Assignment: Pick out all lines with the word "detailed" from the records that follow.

Dataset entries
__________

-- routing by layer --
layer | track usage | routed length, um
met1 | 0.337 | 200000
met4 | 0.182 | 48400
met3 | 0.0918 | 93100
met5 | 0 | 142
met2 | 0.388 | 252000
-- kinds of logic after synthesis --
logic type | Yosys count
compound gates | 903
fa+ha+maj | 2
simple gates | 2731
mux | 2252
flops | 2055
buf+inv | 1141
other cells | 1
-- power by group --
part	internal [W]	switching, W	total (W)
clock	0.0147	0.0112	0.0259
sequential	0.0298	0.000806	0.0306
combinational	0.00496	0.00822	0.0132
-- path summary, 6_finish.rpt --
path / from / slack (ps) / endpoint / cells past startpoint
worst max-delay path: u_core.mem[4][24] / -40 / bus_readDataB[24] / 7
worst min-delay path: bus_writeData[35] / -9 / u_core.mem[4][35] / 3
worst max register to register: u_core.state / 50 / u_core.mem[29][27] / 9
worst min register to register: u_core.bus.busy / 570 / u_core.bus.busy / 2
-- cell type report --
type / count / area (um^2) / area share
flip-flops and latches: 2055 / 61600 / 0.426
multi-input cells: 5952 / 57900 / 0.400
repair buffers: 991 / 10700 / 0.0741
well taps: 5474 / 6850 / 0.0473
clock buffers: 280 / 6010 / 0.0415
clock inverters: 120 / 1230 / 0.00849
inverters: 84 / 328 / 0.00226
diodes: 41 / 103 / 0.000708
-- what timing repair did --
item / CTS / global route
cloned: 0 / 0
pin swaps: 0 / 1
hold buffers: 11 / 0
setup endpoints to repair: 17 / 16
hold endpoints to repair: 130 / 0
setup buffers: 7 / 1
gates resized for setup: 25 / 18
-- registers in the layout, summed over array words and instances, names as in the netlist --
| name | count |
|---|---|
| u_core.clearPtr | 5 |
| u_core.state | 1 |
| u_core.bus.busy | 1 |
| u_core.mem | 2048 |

__________

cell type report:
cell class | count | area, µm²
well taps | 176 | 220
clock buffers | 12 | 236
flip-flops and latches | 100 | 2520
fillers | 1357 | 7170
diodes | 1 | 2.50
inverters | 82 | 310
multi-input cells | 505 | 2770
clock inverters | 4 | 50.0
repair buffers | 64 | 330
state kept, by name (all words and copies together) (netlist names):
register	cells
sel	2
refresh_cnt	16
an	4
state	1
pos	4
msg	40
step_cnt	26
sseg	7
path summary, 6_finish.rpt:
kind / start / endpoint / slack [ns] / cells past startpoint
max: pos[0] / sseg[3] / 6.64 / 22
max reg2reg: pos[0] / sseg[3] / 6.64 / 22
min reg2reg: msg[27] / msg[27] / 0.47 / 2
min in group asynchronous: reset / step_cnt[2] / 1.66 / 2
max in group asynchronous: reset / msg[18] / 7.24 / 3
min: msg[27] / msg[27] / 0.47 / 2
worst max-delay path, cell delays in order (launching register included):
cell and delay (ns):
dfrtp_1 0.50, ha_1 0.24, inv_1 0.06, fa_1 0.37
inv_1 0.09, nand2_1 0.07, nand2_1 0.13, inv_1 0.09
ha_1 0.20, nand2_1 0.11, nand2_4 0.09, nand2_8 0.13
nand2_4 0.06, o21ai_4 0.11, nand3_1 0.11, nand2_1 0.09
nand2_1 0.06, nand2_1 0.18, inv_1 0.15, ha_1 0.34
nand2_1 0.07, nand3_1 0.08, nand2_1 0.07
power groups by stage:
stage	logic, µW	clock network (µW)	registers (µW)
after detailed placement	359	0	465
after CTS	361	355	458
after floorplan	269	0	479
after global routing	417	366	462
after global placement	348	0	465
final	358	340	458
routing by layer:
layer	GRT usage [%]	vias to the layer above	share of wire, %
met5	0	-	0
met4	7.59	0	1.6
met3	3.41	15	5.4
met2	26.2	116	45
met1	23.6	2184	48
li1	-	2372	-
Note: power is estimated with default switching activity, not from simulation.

__________

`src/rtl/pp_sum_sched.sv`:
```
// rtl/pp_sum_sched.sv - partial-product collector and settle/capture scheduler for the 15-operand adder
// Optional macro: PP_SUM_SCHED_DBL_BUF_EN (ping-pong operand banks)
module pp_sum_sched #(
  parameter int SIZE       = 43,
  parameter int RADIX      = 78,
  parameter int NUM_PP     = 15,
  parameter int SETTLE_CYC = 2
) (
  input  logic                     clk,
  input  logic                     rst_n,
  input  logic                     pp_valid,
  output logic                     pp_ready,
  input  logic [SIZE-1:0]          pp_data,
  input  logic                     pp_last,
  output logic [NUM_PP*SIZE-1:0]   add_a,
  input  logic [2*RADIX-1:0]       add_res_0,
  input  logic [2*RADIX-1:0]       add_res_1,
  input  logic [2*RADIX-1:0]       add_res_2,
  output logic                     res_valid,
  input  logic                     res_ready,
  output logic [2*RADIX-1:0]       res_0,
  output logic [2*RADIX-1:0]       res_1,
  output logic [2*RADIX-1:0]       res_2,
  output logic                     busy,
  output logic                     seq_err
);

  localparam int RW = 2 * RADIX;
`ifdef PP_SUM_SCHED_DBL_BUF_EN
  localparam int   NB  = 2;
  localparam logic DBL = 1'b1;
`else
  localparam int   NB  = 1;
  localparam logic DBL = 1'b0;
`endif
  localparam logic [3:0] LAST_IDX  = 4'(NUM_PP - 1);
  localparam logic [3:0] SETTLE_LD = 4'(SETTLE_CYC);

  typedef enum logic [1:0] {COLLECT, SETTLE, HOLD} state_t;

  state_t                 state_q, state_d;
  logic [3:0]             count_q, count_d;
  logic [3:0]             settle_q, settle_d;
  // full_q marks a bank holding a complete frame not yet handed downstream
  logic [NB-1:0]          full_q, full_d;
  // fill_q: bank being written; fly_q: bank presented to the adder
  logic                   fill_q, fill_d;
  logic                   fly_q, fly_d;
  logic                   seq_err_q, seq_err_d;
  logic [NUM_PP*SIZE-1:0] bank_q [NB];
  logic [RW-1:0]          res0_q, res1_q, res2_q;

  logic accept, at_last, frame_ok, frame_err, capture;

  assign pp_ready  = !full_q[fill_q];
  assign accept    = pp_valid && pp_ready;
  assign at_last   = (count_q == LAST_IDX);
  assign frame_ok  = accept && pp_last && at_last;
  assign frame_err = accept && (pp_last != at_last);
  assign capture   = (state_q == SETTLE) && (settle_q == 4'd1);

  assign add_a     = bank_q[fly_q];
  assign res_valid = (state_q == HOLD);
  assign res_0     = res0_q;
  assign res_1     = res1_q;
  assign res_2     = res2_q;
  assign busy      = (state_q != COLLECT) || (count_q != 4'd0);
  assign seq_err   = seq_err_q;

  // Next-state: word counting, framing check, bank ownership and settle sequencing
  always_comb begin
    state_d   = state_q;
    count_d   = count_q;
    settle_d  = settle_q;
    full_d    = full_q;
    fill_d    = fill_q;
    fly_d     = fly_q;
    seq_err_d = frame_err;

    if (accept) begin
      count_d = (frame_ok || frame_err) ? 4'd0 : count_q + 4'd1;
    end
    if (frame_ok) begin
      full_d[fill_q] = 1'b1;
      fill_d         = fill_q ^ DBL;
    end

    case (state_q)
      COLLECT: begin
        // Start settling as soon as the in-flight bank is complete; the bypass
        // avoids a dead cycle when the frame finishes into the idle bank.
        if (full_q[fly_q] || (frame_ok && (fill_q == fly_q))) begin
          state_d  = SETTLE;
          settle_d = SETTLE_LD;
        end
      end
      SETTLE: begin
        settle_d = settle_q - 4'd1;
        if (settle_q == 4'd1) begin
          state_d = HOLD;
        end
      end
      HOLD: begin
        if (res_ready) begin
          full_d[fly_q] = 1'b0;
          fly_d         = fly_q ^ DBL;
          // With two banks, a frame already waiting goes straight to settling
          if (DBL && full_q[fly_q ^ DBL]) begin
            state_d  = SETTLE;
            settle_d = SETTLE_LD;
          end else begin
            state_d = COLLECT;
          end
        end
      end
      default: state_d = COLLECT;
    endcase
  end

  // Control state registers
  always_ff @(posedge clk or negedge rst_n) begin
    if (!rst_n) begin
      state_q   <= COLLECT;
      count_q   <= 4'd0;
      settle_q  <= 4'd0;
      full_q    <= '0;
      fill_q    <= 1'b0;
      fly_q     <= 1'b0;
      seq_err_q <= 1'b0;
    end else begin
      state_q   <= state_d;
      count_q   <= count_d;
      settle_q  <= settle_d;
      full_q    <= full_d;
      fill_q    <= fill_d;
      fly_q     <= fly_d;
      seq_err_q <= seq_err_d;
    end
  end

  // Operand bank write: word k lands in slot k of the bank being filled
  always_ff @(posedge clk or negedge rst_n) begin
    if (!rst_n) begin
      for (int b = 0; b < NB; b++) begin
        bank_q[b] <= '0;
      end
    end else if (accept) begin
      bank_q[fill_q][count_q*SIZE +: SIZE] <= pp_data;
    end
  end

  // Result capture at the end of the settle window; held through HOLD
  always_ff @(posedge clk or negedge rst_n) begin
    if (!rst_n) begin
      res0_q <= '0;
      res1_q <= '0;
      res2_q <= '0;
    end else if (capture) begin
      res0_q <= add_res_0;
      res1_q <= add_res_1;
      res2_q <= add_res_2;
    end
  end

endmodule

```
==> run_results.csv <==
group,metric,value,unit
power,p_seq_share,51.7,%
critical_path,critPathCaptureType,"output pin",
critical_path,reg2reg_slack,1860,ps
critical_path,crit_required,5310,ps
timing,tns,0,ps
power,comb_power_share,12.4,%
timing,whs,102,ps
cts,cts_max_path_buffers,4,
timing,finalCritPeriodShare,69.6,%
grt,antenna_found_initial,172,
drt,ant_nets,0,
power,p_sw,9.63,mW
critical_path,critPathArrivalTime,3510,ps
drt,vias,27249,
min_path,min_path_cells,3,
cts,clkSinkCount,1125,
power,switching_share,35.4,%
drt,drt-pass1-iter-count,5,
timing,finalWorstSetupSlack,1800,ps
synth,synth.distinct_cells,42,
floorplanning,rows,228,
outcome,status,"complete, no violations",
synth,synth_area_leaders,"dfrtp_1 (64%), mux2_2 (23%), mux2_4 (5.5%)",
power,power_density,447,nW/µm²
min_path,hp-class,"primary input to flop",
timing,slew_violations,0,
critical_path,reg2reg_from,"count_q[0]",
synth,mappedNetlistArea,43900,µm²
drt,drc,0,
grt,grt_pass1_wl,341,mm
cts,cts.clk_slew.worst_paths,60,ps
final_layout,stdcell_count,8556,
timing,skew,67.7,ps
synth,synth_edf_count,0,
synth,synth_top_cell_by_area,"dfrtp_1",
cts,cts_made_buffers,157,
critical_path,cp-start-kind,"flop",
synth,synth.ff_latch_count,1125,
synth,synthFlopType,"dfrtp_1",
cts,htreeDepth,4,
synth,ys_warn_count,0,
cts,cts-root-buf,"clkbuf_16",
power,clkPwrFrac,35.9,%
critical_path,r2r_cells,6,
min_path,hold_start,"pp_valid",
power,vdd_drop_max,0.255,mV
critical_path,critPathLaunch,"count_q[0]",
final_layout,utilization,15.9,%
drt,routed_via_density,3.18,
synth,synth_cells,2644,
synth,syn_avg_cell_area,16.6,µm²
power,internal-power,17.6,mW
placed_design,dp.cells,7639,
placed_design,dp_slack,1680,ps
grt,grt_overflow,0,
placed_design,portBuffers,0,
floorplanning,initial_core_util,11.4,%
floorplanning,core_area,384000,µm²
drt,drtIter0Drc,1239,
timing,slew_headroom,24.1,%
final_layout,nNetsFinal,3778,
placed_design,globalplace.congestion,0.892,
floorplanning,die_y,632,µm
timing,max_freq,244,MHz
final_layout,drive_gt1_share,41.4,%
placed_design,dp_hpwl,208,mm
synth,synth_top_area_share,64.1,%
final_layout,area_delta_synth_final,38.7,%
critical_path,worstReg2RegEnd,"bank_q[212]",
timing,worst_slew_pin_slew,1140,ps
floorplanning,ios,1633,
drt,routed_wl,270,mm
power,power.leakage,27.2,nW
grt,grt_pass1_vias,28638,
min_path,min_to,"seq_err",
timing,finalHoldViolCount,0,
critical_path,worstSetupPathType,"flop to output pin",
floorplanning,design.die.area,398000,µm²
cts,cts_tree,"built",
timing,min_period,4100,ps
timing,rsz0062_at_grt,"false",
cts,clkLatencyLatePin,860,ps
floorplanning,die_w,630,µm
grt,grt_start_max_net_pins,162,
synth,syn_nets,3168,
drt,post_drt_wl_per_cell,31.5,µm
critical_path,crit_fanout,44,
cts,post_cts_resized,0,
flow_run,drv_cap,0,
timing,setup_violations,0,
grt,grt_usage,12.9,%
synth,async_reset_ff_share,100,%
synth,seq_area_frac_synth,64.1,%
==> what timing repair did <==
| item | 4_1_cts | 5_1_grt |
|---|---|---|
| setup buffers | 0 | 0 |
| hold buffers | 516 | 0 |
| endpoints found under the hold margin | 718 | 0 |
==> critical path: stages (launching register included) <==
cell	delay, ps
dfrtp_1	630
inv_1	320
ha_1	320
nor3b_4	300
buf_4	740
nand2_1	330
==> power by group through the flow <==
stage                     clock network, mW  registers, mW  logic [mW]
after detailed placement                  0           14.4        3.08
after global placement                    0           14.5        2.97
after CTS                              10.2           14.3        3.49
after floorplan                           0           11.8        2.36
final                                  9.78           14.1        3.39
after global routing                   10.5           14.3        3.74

__________

Written answer:
after detailed placement	359	0	465
after detailed placement                  0           14.4        3.08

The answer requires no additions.